Aneuploidy study of human oocytes first polar body comparative genomic hybridization and metaphase II fluorescence in situ hybridization analysis

• Published in: Human reproduction (Oxford) Vol. 19; no. 12; pp. 2859 - 2868
• Main Authors: Gutiérrez-Mateo, C., Benet, J., Wells, D., Colls, P., Bermúdez, M.G., Sánchez-García, J.F., Egozcue, J., Navarro, J., Munné, S.
• Format: Journal Article
• Language: English
• Published: Oxford Oxford University Press 01.12.2004; Oxford Publishing Limited (England)

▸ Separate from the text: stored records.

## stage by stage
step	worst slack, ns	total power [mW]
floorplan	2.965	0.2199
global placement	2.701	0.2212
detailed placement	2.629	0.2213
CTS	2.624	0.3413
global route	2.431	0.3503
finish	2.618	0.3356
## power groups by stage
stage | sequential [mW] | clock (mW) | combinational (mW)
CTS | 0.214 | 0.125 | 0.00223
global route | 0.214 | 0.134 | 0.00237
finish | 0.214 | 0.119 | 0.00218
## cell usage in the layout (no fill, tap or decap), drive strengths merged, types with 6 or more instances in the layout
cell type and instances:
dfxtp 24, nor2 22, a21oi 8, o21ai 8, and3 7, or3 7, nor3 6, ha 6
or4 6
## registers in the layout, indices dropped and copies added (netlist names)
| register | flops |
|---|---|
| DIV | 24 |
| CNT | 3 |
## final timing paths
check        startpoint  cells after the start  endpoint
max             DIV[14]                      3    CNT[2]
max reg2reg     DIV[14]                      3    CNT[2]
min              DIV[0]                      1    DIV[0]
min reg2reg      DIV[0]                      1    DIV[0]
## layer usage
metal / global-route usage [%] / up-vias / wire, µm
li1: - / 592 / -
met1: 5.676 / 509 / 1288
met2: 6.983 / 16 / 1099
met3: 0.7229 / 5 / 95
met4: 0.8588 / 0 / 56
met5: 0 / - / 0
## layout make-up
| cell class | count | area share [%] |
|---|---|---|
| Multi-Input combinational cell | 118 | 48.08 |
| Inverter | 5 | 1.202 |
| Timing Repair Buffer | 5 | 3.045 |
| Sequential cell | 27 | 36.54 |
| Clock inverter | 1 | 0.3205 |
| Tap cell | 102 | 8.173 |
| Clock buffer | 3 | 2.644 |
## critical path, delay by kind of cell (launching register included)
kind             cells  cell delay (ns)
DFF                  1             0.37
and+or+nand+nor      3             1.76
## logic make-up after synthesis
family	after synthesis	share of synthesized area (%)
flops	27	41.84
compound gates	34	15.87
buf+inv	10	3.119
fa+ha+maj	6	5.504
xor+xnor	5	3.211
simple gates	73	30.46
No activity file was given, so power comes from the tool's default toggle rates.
**design/flow/design.v**
```verilog
`timescale 1ns / 1ps
module kadai_5(
    input CLK12M,
    output LED0,LED1,LED2
    );
    reg [2:0] CNT;
    reg [23:0] DIV;
    wire CLK1HZ;
    always @ (posedge CLK12M) begin
        if (DIV == 0) begin
            DIV <= 12000000;
            if(CNT == 7)begin
                CNT <= 0;
            end
            else begin
                CNT <= CNT + 1;
	    end
        end
        else  begin
	    DIV <= DIV - 1;
        end
    end
    assign CLK1HZ = DIV[23];
    assign LED0 =~ CNT[0];
    assign LED1 =~ CNT[1];
    assign LED2 =~ CNT[2];
endmodule
```
File: flow/design.v
module fifo( clk, rst, in_read_ctrl, in_write_ctrl, in_write_data, 
             out_read_data, out_is_full, out_is_empty
             );
parameter
  ENTRIES = 4; 
localparam [31:0]  
  ENTRIES_LOG2 = $clog2(ENTRIES);
   input  logic       clk; 
   input  logic       rst;
   input  logic       in_read_ctrl;
   input  logic       in_write_ctrl;
   input  logic [7:0] in_write_data;
   output logic [7:0] out_read_data;
   output logic       out_is_full;
   output logic       out_is_empty;
   logic [ENTRIES_LOG2-1:0]  write_ptr;
   logic [ENTRIES_LOG2-1:0]  read_ptr;
   logic [ENTRIES-1:0] [7:0] fifo_data;
   logic [7:0]               head;
   logic [ENTRIES_LOG2:0]    number_of_current_entries; 
always_ff @(posedge clk) begin
   if (rst) begin
      write_ptr <= 0;
   end
   else if (in_write_ctrl) begin
      write_ptr <= write_ptr + 1'b1;
      fifo_data[write_ptr] <= in_write_data;
   end
end
always_comb begin
   head = fifo_data[read_ptr];
end
always_ff @(posedge clk) begin
   if (rst) begin
      read_ptr <= 0;
   end
   else if (in_read_ctrl) begin
      read_ptr <= read_ptr + 1'b1;
      out_read_data <= head;
   end
end
always_ff @(posedge clk) begin
   if (rst) begin
      number_of_current_entries <= 0;
      out_is_empty <= 1;
      out_is_full <= 0;
   end
   else if (in_read_ctrl & ~in_write_ctrl ) begin
      number_of_current_entries <= number_of_current_entries - 1'b1;
      out_is_full <= 0;
      out_is_empty <= (number_of_current_entries == 1'b1);       
   end
   else if (~in_read_ctrl & in_write_ctrl) begin
      number_of_current_entries <= number_of_current_entries + 1'b1;
      out_is_empty <= 0;
      out_is_full <= (number_of_current_entries == (ENTRIES-1'b1)); 
   end
    else if (~in_read_ctrl & ~in_write_ctrl) begin
      out_is_empty <= 0;
      out_is_full <= 0; 
   end
end
endmodule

• Subjects: Adult; Age Factors; Aneuploidy; Biological and medical sciences; CGH; Chromosome aberrations; Female; first polar body; FISH; Humans; In Situ Hybridization - methods; In Situ Hybridization, Fluorescence; Medical genetics; Medical sciences; Metaphase - genetics; oocyte; Oocytes - physiology; first polar body; aneuploidy; FISH; oocyte; CGH; Chromosomal aberration; Human; aneuploidy/CGH/first polar body/FISH/oocyte; Aneuploidy; Germinal cell; Genital diseases; Polar body; Histopathology; Comparative genomic hybridization; Metaphase; Fluorescence in situ hybridization; Female; Oocyte
• ISSN: 0268-1161; 1460-2350
• DOI: 10.1093/humrep/deh515

BACKGROUND: The object of this study was to determine the mechanisms that produce aneuploidy in oocytes and establish which chromosomes are more prone to aneuploidy. METHODS: A total of 54 oocytes from 36 women were analysed. The whole chromosome complement of the first polar body (1PB) was analysed by comparative genomic hybridization (CGH), while the corresponding metaphase II (MII) oocyte was analysed by fluorescence in situ hybridization (FISH) to confirm the results. RESULTS: Matched CGH–FISH results were obtained in 42 1PB–MII doublets, of which 37 (88.1%) showed reciprocal results. The aneuploidy rate was 57.1%. Two-thirds of the aneuploidy events were chromatid abnormalities. Interestingly, the chromosomes more frequently involved in aneuploidy were chromosomes 1, 4 and 22 followed by chromosome 16. In general, small chromosomes (those equal to or smaller in size than chromosome 13) were more prone to aneuploidy (χ2-test, P=0.07); 25% of the aneuploid doublets would have been misdiagnosed as normal using FISH with probes for nine-chromosomes. CONCLUSIONS: The combination of two different techniques, CGH and FISH, for the study of 1PB and MII allowed the identification and confirmation of any numerical chromosome abnormality, as well as helping to determine the mechanisms involved in the genesis of maternal aneuploidy.